Learn why annual review meetings are held and what they aim to accomplish

A parent-teacher discussion.
A parent-teacher discussion. Steve Debenport/E+/Getty Images

What is an annual review for students with learning disabilities? The review is a formal meeting required by the federal Individuals With Disabilities Education Act that is conducted by the school.

The reviews must be conducted at least once a year. As with other individual education plan (IEP) team meetings for students with learning disabilities, schools must provide the parents of these children advance notice of the annual review meeting.

Get the facts about annual reviews, including their purpose and how they benefit students with learning disabilities and their families, with this breakdown of the formal meeting.

What Is the Purpose of an Annual Review?

The annual is conducted to review your learning disabled child’s program at least once a year to discuss the progress she is making toward her IEP goals. During the meeting, parents of the child and faculty members can discuss if she's exceeded goals in some areas, met other criteria, or fell short. With this information, new goals can be set for the following school year, and the IEP can be revised accordingly.

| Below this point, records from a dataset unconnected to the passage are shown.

## src/sv/fpa_pkg.sv

```systemverilog
`timescale 1ns / 1ps
`default_nettype none
package fpa_pkg;

    localparam int FRAC_BITS = 8;
    localparam int DATA_W    = 32;
    // numerator width of the divider: |a| shifted left by the fraction bits
    localparam int NUM_W     = DATA_W + FRAC_BITS;

    typedef enum logic [3:0] {
        OP_ADD      = 4'd0,
        OP_SUB      = 4'd1,
        OP_MUL      = 4'd2,
        OP_DIV      = 4'd3,
        OP_MIN      = 4'd4,
        OP_MAX      = 4'd5,
        OP_CMP      = 4'd6,
        OP_INC      = 4'd7,
        OP_DEC      = 4'd8,
        OP_FROM_INT = 4'd9,
        OP_TO_INT   = 4'd10
    } t_op;

    // classified item as it travels from front to back
    typedef struct packed {
        logic              is_div;
        logic              neg;
        logic [DATA_W-1:0] res;
        logic              lt;
        logic              eq;
        logic              gt;
        logic              dz;
        logic [NUM_W-1:0]  nq;
        logic [DATA_W-1:0] rem;
        logic [DATA_W-1:0] dv;
    } t_item;

    // one restoring division step: shift in a numerator bit, produce a quotient bit
    function automatic t_item div_step(input t_item s);
        t_item         o;
        logic [DATA_W:0] t;
        o = s;
        t = {s.rem, s.nq[NUM_W-1]};
        if (t >= {1'b0, s.dv}) begin
            o.rem = DATA_W'(t - {1'b0, s.dv});
            o.nq  = {s.nq[NUM_W-2:0], 1'b1};
        end else begin
            o.rem = t[DATA_W-1:0];
            o.nq  = {s.nq[NUM_W-2:0], 1'b0};
        end
        return o;
    endfunction

endpackage
`default_nettype wire

```

## src/sv/fpa_if.sv

```systemverilog
`timescale 1ns / 1ps
`default_nettype none
interface fpa_req_if;
    logic                           valid;
    logic                           ready;
    logic [3:0]                     req_type;
    logic signed [fpa_pkg::DATA_W-1:0] operand_a;
    logic signed [fpa_pkg::DATA_W-1:0] operand_b;
    modport source (output valid, req_type, operand_a, operand_b, input ready);
    modport sink   (input valid, req_type, operand_a, operand_b, output ready);
endinterface

`default_nettype wire

```

## src/sv/fpa_front.sv

```systemverilog
`timescale 1ns / 1ps
`default_nettype none
module fpa_front (
    input  wire logic          i_clk,
    input  wire logic          i_rst_n,
    fpa_req_if.sink            i_req,
    output fpa_pkg::t_item     o_item,
    output logic               o_valid,
    input  wire logic          i_ready
);
    logic                              r_v;
    fpa_pkg::t_item                    r_item;
    fpa_pkg::t_item                    n_item;
    logic signed [fpa_pkg::DATA_W-1:0] a;
    logic signed [fpa_pkg::DATA_W-1:0] b;
    logic signed [2*fpa_pkg::DATA_W-1:0] prod;
    logic signed [2*fpa_pkg::DATA_W-1:0] prod_sh;
    logic [fpa_pkg::DATA_W-1:0]        mag_a;
    logic [fpa_pkg::DATA_W-1:0]        mag_b;
    logic                              load;

    assign a = i_req.operand_a;
    assign b = i_req.operand_b;
    assign i_req.ready = !r_v || i_ready;
    assign load = i_req.valid && i_req.ready;

    // classify the item and work out every result but the quotient
    always_comb begin
        prod    = a * b;
        prod_sh = prod >>> fpa_pkg::FRAC_BITS;
        mag_a   = a[fpa_pkg::DATA_W-1] ? fpa_pkg::DATA_W'(-a) : a;
        mag_b   = b[fpa_pkg::DATA_W-1] ? fpa_pkg::DATA_W'(-b) : b;
        n_item        = '0;
        n_item.lt     = a < b;
        n_item.eq     = a == b;
        n_item.gt     = a > b;
        n_item.neg    = a[fpa_pkg::DATA_W-1] ^ b[fpa_pkg::DATA_W-1];
        n_item.nq     = {mag_a, {fpa_pkg::FRAC_BITS{1'b0}}};
        n_item.dv     = mag_b;
        unique case (fpa_pkg::t_op'(i_req.req_type))
            fpa_pkg::OP_ADD:      n_item.res = a + b;
            fpa_pkg::OP_SUB:      n_item.res = a - b;
            fpa_pkg::OP_MUL:      n_item.res = prod_sh[fpa_pkg::DATA_W-1:0];
            fpa_pkg::OP_DIV: begin
                n_item.is_div = (b != 0);
                n_item.dz     = (b == 0);
            end
            fpa_pkg::OP_MIN:      n_item.res = (a < b) ? a : b;
            fpa_pkg::OP_MAX:      n_item.res = (a > b) ? a : b;
            fpa_pkg::OP_INC:      n_item.res = a + 1;
            fpa_pkg::OP_DEC:      n_item.res = a - 1;
            fpa_pkg::OP_FROM_INT: n_item.res = a << fpa_pkg::FRAC_BITS;
            fpa_pkg::OP_TO_INT:   n_item.res = a >>> fpa_pkg::FRAC_BITS;
            default:              n_item.res = '0;
        endcase
    end

    // hold the classified item until the queue takes it
    always_ff @(posedge i_clk) begin
        if (!i_rst_n) begin
            r_v <= 1'b0;
        end else if (load) begin
            r_v <= 1'b1;
        end else if (i_ready) begin
            r_v <= 1'b0;
        end
        if (load) begin
            r_item <= n_item;
        end
    end

    assign o_item  = r_item;
    assign o_valid = r_v;
endmodule
`default_nettype wire

```

## src/flat_wrapper.sv

```systemverilog
// flat-port wrapper written by rule: the top's interface ports become plain ports
module fpa_front_flat 
  (i_clk, i_rst_n, o_item, o_valid, i_ready, i_req_valid, i_req_req_type, i_req_operand_a, i_req_operand_b, i_req_ready);
  fpa_req_if i_req_i ();
  input  wire logic i_clk;
  input  wire logic i_rst_n;
  output fpa_pkg::t_item o_item;
  output logic o_valid;
  input  wire logic i_ready;
  input wire logic [$bits(i_req_i.valid)-1:0] i_req_valid;
  input wire logic [$bits(i_req_i.req_type)-1:0] i_req_req_type;
  input wire logic [$bits(i_req_i.operand_a)-1:0] i_req_operand_a;
  input wire logic [$bits(i_req_i.operand_b)-1:0] i_req_operand_b;
  output wire logic [$bits(i_req_i.ready)-1:0] i_req_ready;
  assign i_req_i.valid = i_req_valid;
  assign i_req_i.req_type = i_req_req_type;
  assign i_req_i.operand_a = i_req_operand_a;
  assign i_req_i.operand_b = i_req_operand_b;
  assign i_req_ready = i_req_i.ready;
  fpa_front u_core (.i_clk(i_clk), .i_rst_n(i_rst_n), .i_req(i_req_i), .o_item(o_item), .o_valid(o_valid), .i_ready(i_ready));
endmodule
```
===== src/sv/fpa_pkg.sv =====
`timescale 1ns / 1ps
`default_nettype none
package fpa_pkg;

    localparam int FRAC_BITS = 8;
    localparam int DATA_W    = 32;
    // numerator width of the divider: |a| shifted left by the fraction bits
    localparam int NUM_W     = DATA_W + FRAC_BITS;

    typedef enum logic [3:0] {
        OP_ADD      = 4'd0,
        OP_SUB      = 4'd1,
        OP_MUL      = 4'd2,
        OP_DIV      = 4'd3,
        OP_MIN      = 4'd4,
        OP_MAX      = 4'd5,
        OP_CMP      = 4'd6,
        OP_INC      = 4'd7,
        OP_DEC      = 4'd8,
        OP_FROM_INT = 4'd9,
        OP_TO_INT   = 4'd10
    } t_op;

    // classified item as it travels from front to back
    typedef struct packed {
        logic              is_div;
        logic              neg;
        logic [DATA_W-1:0] res;
        logic              lt;
        logic              eq;
        logic              gt;
        logic              dz;
        logic [NUM_W-1:0]  nq;
        logic [DATA_W-1:0] rem;
        logic [DATA_W-1:0] dv;
    } t_item;

    // one restoring division step: shift in a numerator bit, produce a quotient bit
    function automatic t_item div_step(input t_item s);
        t_item         o;
        logic [DATA_W:0] t;
        o = s;
        t = {s.rem, s.nq[NUM_W-1]};
        if (t >= {1'b0, s.dv}) begin
            o.rem = DATA_W'(t - {1'b0, s.dv});
            o.nq  = {s.nq[NUM_W-2:0], 1'b1};
        end else begin
            o.rem = t[DATA_W-1:0];
            o.nq  = {s.nq[NUM_W-2:0], 1'b0};
        end
        return o;
    endfunction

endpackage
`default_nettype wire


===== src/sv/fpa_queue.sv =====
`timescale 1ns / 1ps
`default_nettype none
module fpa_queue (
    input  wire logic          i_clk,
    input  wire logic          i_rst_n,
    input  wire fpa_pkg::t_item i_item,
    input  wire logic          i_valid,
    output logic               o_ready,
    output fpa_pkg::t_item     o_item,
    output logic               o_valid,
    input  wire logic          i_ready
);
    fpa_pkg::t_item r_mem [2];
    logic           r_wp;
    logic           r_rp;
    logic [1:0]     r_cnt;
    logic           push;
    logic           pop;

    assign o_ready = (r_cnt != 2'd2);
    assign o_valid = (r_cnt != 2'd0);
    assign push    = i_valid && o_ready;
    assign pop     = o_valid && i_ready;
    assign o_item  = r_mem[r_rp];

    // advance pointers and count
    always_ff @(posedge i_clk) begin
        if (!i_rst_n) begin
            r_wp  <= 1'b0;
            r_rp  <= 1'b0;
            r_cnt <= 2'd0;
        end else begin
            if (push) r_wp <= !r_wp;
            if (pop)  r_rp <= !r_rp;
            r_cnt <= r_cnt + {1'b0, push} - {1'b0, pop};
        end
    end

    // store the item
    always_ff @(posedge i_clk) begin
        if (push) begin
            r_mem[r_wp] <= i_item;
        end
    end

    a_cnt_max: assert property (@(posedge i_clk) disable iff (!i_rst_n)
        r_cnt != 2'd3) else $error("queue count overflow");
    a_full_holds: assert property (@(posedge i_clk) disable iff (!i_rst_n)
        (r_cnt == 2'd2) && !i_ready |=> (r_cnt == 2'd2)) else $error("full queue lost an item");
endmodule
`default_nettype wire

At the annual review, teachers and parents of the student can also decide which specially designed instruction would most serve the student.

What Happens in an Annual Review Meeting?

At annual review meetings, typically IEP team members introduce themselves and explain their roles in your child's programs.

Parents' rights are explained, and parents can ask questions about any concerns they have.

In addition to your child's progress toward IEP goals, IEP team members review your child's progress in the general curriculum. During this time, any new information about the child is provided by the parents and team members.

The team discusses the coming school year and addresses any anticipated needs.

If your child did not meet IEP goals or regressed in skills, the team decides how that will be addressed. A team member keeps minutes of the meeting and includes the minutes in the meeting summary. Copies of the team summary are provided to the parent.

What Happens if Parents Disagree with the Team's Decisions?

Although the team is required to consider parents' opinions and input, sometimes disagreements occur. When that happens, parents may request more information about the point of disagreement or consider requesting assessment or testing for a specific area of concern, such as academics or behavior.

If you have reason to disagree with the school's evaluation results about your child, you can consider asking for an independent evaluation to be conducted. You can also request time to gather more information needed to discuss your child and arrange a future meeting.

If it is clear no resolution can be reached, consider other ways of resolving the conflict, such as a mediation or due process hearing.

Before conflicts escalate, however, consider that your child's teachers and IEP team members probably have your child's best interests at heart.

If you're convinced that the team's goals will work to the detriment of your child, it's your duty as a parent to see that your special needs child gets the education that he deserves.